§ **PROBLEM TO WORK ON**:
Take the listing below and print exactly the lines starting at the line containing "o_screen_x: 32" and ending at the line containing "Power is left", both ends included, and no others.

§ **THE INPUT**:
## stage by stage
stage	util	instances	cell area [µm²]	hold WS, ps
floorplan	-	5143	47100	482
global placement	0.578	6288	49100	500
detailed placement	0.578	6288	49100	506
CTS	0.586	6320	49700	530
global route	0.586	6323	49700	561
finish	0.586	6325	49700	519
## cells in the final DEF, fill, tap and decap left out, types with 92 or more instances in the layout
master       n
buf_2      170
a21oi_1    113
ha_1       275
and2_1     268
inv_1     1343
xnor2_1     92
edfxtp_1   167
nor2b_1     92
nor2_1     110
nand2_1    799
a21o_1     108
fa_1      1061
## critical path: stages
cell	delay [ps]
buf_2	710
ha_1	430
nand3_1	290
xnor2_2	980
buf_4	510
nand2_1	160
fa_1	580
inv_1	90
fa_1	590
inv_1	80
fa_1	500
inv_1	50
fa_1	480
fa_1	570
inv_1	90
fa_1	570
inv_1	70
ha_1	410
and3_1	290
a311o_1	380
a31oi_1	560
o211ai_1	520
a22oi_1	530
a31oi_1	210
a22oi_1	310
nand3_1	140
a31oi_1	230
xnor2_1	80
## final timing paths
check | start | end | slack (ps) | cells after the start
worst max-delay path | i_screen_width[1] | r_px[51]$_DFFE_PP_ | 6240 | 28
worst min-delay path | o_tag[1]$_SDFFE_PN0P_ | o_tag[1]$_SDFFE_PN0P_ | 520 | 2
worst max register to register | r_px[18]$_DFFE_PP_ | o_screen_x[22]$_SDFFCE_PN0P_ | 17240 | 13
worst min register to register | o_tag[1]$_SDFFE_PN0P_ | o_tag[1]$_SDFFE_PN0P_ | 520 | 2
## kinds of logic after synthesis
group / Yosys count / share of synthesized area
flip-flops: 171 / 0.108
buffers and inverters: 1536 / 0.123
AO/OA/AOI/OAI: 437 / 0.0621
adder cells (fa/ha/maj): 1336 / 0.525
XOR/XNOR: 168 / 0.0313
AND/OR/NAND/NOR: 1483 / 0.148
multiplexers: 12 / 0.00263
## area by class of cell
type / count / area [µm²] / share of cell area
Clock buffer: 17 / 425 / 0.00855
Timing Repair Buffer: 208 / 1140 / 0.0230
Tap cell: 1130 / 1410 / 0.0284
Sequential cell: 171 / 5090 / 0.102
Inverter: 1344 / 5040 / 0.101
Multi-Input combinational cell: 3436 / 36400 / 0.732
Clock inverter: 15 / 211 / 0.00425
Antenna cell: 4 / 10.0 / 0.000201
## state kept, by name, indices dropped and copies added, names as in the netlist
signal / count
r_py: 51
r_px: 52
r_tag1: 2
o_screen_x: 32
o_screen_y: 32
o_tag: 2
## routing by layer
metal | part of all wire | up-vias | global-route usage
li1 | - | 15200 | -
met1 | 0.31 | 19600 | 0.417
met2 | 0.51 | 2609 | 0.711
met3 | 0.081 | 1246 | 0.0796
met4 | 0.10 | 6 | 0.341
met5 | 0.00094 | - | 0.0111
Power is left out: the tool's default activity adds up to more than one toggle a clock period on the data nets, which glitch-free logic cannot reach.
--
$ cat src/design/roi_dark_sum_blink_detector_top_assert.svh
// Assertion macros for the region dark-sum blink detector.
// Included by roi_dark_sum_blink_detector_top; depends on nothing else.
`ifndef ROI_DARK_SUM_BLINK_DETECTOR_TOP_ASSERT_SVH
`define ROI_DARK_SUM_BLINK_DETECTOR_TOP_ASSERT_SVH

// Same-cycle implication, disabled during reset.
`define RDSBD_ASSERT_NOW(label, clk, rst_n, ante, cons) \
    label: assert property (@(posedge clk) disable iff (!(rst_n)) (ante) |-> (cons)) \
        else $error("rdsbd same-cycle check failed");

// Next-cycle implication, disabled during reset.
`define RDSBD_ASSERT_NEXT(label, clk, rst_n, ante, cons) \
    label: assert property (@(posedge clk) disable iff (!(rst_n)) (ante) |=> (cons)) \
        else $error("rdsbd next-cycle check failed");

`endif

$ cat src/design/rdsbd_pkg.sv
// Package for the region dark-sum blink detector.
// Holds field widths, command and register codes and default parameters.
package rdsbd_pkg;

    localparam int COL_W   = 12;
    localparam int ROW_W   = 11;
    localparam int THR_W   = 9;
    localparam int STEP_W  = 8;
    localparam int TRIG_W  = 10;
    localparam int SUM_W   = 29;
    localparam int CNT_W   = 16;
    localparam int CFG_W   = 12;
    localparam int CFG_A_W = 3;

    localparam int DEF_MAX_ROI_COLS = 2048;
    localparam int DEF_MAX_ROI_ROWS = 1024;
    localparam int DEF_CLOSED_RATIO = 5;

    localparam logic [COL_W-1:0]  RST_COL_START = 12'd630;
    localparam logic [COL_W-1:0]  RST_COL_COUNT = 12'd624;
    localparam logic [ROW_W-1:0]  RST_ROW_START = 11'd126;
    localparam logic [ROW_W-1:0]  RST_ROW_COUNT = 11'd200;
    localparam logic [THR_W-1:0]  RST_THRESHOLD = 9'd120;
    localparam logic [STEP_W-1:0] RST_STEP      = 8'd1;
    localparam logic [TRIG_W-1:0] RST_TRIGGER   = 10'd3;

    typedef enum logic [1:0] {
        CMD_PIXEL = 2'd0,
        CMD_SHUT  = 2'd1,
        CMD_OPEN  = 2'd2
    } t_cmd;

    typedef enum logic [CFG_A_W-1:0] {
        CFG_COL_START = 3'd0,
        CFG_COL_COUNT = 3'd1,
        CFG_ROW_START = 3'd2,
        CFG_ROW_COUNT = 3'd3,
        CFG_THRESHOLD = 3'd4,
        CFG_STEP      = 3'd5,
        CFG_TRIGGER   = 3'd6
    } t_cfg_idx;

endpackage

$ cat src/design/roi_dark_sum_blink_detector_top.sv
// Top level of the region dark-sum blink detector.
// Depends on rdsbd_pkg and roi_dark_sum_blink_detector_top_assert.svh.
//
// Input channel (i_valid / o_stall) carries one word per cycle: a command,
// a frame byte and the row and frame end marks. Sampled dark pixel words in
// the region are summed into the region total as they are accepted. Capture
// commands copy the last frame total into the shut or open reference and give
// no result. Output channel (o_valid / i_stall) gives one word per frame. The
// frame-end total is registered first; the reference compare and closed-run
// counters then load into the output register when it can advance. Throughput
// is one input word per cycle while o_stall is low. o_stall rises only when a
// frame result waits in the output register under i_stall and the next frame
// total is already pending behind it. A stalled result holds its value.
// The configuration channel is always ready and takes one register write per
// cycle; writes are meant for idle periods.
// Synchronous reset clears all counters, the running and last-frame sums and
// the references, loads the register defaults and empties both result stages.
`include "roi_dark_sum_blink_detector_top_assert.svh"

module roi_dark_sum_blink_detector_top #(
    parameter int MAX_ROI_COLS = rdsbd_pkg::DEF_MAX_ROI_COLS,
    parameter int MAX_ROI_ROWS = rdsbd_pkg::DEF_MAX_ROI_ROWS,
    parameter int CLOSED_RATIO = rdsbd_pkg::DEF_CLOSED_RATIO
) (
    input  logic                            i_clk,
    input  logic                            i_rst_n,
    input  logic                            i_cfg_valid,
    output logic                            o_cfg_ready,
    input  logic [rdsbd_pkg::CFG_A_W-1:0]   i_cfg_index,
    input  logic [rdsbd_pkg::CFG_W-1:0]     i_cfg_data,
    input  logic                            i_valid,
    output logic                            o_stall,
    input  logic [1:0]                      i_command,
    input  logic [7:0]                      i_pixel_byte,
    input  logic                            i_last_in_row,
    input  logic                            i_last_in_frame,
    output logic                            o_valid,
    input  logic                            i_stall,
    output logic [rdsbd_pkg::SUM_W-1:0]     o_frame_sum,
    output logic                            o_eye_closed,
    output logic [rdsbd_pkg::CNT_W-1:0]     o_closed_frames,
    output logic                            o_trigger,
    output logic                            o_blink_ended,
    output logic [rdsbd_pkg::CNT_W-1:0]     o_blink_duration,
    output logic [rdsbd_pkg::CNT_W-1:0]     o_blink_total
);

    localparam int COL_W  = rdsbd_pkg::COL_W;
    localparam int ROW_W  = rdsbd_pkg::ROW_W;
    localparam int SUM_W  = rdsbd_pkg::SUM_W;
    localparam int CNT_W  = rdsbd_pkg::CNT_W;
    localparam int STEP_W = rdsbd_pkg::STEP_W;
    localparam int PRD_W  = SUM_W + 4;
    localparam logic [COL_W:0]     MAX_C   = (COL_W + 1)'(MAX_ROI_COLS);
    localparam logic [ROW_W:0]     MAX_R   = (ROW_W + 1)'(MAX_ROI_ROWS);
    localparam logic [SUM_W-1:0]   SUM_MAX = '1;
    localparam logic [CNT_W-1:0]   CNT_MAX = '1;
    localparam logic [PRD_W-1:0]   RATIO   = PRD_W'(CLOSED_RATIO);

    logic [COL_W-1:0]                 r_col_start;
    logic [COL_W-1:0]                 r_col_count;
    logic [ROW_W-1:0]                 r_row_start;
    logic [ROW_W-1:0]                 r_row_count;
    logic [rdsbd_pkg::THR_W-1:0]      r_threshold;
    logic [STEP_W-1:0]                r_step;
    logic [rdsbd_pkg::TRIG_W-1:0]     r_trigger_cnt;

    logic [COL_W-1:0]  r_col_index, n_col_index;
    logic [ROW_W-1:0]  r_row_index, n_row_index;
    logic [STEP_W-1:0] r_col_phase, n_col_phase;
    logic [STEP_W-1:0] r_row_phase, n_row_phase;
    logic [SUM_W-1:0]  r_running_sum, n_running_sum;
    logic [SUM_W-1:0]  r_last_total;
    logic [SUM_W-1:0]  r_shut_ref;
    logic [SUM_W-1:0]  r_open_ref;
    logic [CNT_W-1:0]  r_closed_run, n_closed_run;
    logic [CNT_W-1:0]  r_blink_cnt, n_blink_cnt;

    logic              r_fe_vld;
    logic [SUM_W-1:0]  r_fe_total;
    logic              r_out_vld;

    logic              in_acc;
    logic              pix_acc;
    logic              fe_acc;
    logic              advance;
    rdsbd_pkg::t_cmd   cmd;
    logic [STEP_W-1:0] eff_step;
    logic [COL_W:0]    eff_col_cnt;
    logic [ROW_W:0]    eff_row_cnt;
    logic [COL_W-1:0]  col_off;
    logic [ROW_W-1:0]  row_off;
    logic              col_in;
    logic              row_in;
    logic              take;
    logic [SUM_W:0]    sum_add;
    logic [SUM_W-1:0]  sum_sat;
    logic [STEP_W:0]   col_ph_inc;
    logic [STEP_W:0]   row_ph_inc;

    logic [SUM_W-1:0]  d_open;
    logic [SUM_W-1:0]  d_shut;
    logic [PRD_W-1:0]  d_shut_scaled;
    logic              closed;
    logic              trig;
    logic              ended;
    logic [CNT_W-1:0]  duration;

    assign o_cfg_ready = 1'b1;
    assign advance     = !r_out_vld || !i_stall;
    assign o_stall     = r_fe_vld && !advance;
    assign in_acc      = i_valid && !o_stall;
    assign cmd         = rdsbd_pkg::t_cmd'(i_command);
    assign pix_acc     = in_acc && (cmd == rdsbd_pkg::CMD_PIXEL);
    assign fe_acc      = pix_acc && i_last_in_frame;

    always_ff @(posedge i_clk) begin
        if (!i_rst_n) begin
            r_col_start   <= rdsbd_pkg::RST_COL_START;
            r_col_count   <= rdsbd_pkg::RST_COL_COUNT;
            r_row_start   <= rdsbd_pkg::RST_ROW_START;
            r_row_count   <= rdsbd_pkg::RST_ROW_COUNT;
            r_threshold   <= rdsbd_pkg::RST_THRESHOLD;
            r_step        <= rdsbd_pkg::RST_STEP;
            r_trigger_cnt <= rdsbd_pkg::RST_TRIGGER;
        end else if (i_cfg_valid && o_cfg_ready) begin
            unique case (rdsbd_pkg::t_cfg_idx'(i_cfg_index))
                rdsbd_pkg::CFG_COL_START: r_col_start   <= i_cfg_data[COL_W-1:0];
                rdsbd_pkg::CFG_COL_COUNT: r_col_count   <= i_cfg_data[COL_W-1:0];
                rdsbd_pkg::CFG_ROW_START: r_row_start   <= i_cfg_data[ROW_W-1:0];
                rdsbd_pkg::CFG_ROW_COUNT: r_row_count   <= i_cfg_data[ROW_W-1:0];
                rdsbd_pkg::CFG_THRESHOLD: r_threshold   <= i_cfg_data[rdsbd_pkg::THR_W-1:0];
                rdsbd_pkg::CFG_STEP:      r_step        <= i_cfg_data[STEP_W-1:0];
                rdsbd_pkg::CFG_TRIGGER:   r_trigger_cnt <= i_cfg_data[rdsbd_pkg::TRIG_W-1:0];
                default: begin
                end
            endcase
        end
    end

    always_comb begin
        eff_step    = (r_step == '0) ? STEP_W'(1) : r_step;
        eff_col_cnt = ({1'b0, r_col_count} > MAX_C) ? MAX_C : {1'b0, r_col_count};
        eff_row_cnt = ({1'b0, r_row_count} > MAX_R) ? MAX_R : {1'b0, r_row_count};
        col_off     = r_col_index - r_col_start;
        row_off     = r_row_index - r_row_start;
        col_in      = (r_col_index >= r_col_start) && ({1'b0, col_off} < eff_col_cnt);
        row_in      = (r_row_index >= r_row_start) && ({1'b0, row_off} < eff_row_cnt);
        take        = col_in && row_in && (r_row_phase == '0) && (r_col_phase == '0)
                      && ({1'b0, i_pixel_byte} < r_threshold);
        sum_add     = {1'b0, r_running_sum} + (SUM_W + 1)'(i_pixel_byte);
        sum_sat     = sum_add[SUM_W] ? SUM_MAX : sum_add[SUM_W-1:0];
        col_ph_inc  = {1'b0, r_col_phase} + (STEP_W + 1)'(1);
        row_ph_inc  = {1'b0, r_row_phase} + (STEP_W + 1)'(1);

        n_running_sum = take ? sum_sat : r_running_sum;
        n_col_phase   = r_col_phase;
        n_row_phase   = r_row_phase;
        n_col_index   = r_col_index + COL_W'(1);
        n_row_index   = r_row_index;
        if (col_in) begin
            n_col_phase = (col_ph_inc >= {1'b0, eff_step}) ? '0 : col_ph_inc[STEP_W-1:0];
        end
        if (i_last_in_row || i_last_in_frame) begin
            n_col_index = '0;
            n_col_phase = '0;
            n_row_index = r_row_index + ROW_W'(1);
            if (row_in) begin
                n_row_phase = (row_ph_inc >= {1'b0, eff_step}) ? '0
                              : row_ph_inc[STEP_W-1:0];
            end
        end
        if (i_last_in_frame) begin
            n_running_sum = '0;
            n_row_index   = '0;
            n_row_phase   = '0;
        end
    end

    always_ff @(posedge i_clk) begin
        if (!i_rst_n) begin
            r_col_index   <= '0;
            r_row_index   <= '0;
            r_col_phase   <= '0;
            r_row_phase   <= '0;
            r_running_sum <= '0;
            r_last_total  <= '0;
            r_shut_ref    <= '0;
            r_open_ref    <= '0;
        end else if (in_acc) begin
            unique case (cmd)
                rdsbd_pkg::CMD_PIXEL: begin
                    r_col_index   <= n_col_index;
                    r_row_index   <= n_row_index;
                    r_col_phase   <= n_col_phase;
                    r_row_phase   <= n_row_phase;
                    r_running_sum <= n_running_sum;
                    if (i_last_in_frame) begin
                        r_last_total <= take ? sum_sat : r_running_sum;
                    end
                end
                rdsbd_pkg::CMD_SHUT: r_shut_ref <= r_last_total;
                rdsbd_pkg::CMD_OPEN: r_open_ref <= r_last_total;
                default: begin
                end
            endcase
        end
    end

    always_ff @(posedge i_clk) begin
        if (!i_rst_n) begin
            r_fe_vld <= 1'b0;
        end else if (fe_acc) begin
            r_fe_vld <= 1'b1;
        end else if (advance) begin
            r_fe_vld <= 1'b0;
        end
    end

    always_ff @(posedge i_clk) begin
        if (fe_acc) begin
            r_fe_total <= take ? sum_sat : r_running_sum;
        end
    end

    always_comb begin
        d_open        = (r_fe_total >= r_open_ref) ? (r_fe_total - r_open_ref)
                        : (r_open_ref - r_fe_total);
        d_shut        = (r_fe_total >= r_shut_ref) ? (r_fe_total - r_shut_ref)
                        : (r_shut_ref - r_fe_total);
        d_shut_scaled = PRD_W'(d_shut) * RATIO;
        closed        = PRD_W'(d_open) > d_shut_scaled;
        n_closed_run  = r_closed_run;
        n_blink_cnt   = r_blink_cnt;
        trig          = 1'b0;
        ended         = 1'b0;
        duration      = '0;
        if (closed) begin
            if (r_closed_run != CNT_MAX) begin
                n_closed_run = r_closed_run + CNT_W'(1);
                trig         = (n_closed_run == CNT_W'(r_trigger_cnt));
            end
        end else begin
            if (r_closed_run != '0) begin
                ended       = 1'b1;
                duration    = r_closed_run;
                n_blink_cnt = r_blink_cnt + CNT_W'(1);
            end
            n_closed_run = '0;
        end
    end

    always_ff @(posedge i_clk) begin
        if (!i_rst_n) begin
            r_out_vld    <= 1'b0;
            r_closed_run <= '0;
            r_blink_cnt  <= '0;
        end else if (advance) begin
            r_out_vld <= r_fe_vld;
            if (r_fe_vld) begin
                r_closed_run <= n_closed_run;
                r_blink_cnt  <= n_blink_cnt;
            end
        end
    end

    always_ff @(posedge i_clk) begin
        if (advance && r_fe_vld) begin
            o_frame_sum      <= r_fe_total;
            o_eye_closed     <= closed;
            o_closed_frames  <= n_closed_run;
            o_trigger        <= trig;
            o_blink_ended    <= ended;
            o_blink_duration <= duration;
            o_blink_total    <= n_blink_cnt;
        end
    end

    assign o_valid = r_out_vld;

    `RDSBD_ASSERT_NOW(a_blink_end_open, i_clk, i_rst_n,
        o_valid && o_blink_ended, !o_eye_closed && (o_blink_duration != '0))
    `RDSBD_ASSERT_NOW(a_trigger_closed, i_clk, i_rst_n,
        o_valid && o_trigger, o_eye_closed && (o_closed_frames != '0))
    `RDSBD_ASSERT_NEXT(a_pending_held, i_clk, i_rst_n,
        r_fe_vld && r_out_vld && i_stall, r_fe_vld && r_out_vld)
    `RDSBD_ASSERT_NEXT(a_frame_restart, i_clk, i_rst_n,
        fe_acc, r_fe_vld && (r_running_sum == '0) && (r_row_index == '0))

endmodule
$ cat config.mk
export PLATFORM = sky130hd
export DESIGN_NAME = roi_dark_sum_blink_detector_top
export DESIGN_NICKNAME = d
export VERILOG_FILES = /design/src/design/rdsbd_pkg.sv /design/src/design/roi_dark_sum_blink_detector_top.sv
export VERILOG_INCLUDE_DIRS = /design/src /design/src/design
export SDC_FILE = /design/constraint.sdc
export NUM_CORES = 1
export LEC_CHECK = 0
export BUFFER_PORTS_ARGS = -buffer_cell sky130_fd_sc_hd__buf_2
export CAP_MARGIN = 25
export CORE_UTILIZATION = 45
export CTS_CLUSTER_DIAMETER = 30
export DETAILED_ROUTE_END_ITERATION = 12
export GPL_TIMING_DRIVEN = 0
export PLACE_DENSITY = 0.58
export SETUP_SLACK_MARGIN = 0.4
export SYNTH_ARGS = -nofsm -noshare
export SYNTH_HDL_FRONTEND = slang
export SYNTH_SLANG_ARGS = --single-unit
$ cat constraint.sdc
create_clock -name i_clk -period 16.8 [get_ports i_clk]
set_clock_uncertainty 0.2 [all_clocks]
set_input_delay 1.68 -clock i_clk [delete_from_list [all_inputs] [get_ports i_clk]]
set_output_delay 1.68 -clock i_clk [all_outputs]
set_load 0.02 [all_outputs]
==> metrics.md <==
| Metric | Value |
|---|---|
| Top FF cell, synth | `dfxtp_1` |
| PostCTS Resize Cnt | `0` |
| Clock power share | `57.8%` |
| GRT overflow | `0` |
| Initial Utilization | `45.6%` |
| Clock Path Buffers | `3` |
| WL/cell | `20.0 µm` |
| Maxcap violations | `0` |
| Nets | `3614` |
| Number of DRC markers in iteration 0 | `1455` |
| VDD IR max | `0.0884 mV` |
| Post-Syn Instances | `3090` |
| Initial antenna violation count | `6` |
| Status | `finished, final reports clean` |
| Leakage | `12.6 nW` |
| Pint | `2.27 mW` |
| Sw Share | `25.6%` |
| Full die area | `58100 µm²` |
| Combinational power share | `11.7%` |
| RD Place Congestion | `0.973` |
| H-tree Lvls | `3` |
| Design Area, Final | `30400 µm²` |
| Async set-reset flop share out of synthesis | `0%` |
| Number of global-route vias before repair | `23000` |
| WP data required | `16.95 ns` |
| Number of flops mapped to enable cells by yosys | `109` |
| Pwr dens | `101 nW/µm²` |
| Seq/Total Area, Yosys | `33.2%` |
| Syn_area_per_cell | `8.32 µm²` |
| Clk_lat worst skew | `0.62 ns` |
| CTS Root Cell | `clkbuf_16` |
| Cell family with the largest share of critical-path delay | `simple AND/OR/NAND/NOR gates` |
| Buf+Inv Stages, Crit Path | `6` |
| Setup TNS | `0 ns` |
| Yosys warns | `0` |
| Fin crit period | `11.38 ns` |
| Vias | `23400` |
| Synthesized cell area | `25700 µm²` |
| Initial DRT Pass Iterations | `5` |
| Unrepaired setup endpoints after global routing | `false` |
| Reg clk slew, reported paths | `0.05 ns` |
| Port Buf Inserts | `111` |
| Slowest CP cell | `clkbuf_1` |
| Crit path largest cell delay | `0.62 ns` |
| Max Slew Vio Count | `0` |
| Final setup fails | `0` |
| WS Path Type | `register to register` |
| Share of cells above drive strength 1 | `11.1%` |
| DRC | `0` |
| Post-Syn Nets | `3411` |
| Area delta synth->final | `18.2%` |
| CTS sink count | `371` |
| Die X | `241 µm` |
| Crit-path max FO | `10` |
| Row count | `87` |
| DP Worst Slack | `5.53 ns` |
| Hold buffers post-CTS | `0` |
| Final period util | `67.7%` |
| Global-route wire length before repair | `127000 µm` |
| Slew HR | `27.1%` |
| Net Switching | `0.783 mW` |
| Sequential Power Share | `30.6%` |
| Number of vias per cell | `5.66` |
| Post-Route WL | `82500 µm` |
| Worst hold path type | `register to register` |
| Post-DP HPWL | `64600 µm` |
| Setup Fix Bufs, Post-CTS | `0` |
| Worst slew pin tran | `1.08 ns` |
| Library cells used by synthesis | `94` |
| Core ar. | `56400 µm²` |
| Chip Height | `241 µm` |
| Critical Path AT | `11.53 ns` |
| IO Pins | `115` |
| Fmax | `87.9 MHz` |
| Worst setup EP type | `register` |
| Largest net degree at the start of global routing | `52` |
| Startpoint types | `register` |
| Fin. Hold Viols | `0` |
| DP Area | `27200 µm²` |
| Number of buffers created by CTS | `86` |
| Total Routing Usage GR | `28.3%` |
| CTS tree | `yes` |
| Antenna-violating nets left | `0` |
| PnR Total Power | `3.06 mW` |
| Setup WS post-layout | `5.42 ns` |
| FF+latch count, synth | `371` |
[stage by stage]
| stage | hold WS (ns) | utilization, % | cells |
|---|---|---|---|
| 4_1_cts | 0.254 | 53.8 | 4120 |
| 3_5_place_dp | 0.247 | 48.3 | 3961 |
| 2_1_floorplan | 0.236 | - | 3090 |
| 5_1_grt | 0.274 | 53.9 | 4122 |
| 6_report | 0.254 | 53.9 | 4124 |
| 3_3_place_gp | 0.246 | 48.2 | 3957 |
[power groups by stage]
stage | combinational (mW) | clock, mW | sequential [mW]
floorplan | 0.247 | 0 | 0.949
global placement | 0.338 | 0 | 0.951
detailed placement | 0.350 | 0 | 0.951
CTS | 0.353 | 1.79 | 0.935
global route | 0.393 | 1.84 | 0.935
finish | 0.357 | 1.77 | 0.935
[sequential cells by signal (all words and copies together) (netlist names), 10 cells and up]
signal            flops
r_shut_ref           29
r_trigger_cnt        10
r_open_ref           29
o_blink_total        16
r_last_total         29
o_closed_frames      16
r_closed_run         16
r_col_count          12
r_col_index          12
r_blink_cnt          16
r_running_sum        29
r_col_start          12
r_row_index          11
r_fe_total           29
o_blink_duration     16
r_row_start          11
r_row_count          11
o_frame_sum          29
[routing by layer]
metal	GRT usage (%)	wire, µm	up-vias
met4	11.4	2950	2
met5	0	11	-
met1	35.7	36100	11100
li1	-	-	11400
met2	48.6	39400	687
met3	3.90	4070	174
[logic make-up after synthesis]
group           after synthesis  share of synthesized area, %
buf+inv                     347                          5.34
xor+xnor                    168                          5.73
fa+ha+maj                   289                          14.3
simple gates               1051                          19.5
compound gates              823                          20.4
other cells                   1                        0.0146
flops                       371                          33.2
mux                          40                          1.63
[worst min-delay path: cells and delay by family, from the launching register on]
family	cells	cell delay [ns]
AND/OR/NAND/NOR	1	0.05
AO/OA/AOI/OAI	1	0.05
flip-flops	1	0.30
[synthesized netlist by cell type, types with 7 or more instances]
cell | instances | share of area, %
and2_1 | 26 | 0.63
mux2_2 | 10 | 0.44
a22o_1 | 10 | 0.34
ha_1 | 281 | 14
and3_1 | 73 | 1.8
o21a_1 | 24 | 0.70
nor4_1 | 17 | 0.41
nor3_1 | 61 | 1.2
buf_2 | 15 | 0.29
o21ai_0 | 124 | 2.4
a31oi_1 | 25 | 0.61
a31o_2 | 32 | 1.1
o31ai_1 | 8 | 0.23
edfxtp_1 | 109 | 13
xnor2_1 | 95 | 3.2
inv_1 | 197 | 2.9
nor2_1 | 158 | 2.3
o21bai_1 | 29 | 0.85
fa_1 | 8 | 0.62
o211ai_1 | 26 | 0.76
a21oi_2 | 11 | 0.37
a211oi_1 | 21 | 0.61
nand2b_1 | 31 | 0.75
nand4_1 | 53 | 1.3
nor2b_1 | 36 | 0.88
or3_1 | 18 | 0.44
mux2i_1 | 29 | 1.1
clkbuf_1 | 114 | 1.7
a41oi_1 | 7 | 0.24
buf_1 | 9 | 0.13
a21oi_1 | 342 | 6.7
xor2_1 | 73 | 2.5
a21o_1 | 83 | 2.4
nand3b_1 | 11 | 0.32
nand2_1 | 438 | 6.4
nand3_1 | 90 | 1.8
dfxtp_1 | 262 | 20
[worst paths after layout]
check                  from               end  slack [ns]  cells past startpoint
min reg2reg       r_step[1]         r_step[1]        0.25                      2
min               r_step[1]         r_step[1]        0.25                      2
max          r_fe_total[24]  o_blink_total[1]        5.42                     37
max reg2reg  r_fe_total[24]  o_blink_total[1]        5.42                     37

§ **OUTPUT OF THE EXERCISE**:
o_screen_x: 32
o_screen_y: 32
o_tag: 2
## routing by layer
metal | part of all wire | up-vias | global-route usage
li1 | - | 15200 | -
met1 | 0.31 | 19600 | 0.417
met2 | 0.51 | 2609 | 0.711
met3 | 0.081 | 1246 | 0.0796
met4 | 0.10 | 6 | 0.341
met5 | 0.00094 | - | 0.0111
Power is left out: the tool's default activity adds up to more than one toggle a clock period on the data nets, which glitch-free logic cannot reach.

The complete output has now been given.